__YOUR TASK__: Using the material below, tally each line with the string "path" and report only the total.

__GIVEN INFORMATION__:
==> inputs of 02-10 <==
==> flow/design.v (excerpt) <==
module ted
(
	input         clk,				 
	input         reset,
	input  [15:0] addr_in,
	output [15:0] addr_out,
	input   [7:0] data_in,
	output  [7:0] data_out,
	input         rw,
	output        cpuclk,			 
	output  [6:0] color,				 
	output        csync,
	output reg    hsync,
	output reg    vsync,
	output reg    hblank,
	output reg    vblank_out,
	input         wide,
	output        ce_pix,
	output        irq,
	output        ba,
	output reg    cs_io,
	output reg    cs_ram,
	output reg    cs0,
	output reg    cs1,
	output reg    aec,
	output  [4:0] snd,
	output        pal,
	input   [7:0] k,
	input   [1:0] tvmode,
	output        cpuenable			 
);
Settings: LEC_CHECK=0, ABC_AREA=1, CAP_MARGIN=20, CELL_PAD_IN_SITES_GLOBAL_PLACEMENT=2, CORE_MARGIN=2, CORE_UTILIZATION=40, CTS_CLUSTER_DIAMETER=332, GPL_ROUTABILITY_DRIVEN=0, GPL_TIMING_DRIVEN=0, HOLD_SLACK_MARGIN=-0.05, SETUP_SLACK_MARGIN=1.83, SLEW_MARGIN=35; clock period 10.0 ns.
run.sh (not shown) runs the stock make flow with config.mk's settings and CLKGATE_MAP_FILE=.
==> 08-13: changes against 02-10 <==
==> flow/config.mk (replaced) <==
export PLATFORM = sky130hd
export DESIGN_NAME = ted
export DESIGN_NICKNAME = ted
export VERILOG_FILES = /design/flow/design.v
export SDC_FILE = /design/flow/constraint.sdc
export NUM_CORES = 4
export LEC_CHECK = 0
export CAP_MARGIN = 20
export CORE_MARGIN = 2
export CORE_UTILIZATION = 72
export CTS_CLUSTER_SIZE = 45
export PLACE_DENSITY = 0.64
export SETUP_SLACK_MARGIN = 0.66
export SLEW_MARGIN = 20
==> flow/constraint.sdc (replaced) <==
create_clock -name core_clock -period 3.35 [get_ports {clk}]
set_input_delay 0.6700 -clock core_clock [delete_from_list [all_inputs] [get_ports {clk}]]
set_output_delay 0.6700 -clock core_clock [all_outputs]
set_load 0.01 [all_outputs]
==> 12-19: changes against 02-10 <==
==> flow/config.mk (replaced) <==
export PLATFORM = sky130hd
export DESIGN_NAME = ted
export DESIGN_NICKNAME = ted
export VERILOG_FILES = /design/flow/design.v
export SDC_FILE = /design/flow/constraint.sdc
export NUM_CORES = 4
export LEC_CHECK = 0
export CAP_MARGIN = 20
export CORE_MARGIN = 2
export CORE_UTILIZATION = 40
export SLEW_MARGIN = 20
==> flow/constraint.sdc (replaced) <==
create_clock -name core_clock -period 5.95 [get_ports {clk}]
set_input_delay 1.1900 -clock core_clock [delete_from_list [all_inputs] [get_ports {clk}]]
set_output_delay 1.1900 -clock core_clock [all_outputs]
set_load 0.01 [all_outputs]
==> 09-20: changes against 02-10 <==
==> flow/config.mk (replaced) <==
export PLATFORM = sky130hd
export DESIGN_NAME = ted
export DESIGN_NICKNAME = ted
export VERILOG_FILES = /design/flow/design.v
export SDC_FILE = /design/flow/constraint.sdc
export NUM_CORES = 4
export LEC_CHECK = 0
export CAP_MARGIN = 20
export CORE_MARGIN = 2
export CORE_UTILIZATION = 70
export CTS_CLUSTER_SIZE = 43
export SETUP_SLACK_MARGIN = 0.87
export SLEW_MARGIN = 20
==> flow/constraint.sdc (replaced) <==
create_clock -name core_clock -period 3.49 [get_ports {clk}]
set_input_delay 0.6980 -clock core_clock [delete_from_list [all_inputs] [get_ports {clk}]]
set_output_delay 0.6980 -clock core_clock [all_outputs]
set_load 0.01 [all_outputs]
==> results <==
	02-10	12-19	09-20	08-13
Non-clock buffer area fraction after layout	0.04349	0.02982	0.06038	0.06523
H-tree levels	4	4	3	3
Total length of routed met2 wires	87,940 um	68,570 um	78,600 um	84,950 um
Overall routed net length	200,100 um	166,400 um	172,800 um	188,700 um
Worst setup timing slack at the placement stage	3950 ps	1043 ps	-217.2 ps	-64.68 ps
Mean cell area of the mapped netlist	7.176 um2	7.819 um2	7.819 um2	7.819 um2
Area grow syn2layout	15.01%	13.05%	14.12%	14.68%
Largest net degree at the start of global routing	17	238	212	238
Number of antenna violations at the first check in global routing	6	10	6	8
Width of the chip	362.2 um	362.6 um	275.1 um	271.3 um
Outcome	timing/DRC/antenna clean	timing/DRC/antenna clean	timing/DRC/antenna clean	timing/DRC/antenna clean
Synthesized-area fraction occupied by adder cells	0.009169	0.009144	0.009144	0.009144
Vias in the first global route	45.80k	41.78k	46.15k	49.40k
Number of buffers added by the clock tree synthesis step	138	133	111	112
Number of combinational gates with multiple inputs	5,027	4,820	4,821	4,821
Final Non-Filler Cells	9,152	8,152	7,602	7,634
--
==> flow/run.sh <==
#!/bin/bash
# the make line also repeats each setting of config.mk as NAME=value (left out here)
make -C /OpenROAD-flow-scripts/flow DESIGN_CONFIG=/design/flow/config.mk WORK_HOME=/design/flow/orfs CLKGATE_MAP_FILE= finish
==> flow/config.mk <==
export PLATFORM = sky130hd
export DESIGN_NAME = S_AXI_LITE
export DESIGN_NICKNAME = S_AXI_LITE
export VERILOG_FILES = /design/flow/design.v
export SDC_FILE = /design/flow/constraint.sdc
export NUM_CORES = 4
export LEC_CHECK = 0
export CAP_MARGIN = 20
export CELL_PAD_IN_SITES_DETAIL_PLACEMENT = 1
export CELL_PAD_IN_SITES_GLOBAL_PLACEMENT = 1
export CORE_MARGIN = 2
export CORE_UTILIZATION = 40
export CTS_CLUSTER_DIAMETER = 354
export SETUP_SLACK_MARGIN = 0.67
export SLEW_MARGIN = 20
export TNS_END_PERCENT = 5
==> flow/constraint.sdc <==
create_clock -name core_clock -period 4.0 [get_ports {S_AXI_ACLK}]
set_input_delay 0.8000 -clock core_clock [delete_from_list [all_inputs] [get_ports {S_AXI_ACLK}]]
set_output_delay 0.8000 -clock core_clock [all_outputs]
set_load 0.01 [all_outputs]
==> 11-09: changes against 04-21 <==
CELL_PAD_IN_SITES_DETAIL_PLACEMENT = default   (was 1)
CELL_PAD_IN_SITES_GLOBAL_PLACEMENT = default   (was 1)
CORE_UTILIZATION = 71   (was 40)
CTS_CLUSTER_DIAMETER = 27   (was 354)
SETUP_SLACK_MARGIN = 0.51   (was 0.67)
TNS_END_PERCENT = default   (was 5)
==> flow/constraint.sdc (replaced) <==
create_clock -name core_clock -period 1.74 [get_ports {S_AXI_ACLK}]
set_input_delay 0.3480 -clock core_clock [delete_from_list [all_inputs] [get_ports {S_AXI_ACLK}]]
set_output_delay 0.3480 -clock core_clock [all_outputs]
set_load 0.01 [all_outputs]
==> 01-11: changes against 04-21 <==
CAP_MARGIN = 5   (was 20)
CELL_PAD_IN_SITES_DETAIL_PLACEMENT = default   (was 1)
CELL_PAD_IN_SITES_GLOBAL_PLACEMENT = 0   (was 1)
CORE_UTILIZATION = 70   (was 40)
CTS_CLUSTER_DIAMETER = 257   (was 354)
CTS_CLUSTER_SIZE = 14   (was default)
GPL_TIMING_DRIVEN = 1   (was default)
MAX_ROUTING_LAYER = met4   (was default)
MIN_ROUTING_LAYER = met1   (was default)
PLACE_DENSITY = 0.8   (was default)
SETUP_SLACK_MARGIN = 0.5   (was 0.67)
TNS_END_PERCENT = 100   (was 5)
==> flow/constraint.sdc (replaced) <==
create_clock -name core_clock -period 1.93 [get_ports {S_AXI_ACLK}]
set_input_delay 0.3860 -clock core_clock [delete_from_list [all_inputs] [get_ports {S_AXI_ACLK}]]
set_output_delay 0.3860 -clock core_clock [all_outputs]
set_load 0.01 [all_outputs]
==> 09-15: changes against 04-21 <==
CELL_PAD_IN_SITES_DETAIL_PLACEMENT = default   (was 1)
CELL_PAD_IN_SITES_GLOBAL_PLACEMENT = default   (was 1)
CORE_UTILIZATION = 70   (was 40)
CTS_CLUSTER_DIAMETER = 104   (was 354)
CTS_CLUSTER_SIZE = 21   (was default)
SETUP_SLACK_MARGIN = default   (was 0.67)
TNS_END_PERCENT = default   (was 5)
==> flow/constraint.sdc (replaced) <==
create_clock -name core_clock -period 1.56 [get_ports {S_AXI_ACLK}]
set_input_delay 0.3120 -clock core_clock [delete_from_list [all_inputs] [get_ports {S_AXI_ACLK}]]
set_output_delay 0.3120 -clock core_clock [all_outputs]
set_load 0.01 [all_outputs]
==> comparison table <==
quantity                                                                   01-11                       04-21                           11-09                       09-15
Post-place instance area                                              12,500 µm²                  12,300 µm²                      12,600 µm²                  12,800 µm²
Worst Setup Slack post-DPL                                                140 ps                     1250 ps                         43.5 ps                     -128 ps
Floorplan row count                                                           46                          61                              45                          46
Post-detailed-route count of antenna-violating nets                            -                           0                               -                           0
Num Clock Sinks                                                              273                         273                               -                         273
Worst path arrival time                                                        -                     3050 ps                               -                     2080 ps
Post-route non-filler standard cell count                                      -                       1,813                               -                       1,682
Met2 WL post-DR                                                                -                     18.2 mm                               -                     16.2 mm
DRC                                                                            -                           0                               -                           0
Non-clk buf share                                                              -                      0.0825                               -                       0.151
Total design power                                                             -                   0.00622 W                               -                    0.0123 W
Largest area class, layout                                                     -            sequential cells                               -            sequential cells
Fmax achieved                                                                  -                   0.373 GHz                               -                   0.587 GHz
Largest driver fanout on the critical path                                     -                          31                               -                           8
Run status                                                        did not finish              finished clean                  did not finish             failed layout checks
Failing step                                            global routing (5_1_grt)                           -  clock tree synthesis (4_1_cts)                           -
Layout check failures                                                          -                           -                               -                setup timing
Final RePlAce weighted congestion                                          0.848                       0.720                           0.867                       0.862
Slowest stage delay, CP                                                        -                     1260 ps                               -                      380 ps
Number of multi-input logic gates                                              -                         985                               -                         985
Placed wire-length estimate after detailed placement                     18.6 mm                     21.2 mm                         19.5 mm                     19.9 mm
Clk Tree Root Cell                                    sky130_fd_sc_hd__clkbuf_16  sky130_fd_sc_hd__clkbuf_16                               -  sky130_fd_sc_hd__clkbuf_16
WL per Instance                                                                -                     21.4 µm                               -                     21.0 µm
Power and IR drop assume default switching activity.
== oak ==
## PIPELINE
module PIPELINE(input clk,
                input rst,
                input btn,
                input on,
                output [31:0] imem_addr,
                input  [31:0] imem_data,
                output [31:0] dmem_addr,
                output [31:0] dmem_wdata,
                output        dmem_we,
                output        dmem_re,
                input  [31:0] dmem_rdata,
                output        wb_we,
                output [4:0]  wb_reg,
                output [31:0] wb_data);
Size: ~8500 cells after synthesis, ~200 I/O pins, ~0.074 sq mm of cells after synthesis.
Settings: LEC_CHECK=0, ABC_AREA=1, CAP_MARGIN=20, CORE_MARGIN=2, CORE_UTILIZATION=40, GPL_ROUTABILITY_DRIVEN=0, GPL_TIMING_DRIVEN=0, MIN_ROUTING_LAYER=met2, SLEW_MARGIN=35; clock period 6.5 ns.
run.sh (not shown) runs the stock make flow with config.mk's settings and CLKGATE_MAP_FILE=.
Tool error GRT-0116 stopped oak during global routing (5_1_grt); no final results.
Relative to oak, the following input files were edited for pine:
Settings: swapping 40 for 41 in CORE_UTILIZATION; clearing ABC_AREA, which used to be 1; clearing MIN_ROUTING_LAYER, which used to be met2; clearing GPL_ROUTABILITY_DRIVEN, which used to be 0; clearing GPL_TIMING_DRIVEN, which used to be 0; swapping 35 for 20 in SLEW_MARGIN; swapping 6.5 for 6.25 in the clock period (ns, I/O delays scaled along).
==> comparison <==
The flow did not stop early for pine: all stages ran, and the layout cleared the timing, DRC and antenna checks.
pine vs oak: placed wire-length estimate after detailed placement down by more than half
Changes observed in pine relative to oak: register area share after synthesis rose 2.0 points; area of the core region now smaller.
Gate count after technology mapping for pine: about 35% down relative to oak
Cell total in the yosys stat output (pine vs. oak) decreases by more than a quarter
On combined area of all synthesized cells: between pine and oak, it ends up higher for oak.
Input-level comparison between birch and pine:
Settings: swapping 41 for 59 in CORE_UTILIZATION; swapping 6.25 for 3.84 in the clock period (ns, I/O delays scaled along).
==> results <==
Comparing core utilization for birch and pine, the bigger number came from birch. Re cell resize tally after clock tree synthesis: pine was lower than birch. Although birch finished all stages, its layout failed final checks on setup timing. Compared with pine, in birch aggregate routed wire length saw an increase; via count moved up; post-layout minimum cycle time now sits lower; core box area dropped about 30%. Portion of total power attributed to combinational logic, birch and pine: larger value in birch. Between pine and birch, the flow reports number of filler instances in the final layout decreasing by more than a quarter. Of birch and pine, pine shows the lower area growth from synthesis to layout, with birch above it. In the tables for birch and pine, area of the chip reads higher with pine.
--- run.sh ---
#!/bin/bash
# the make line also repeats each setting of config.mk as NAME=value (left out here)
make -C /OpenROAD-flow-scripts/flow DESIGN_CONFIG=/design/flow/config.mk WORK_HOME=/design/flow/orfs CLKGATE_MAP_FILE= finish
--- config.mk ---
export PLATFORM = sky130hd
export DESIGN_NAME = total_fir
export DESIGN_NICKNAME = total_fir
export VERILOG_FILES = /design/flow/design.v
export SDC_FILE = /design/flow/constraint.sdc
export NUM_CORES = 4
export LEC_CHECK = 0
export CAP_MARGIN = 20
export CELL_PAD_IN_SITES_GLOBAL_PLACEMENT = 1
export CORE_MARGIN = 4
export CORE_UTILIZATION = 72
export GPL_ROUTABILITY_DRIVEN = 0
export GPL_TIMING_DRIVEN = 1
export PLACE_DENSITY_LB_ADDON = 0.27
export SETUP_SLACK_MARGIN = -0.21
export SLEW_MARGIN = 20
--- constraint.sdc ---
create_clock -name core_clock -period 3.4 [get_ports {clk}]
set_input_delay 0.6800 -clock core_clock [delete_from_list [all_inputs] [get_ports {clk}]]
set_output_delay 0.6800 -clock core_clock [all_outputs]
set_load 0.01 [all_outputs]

__RESPONSE FOR THIS EXERCISE__: 2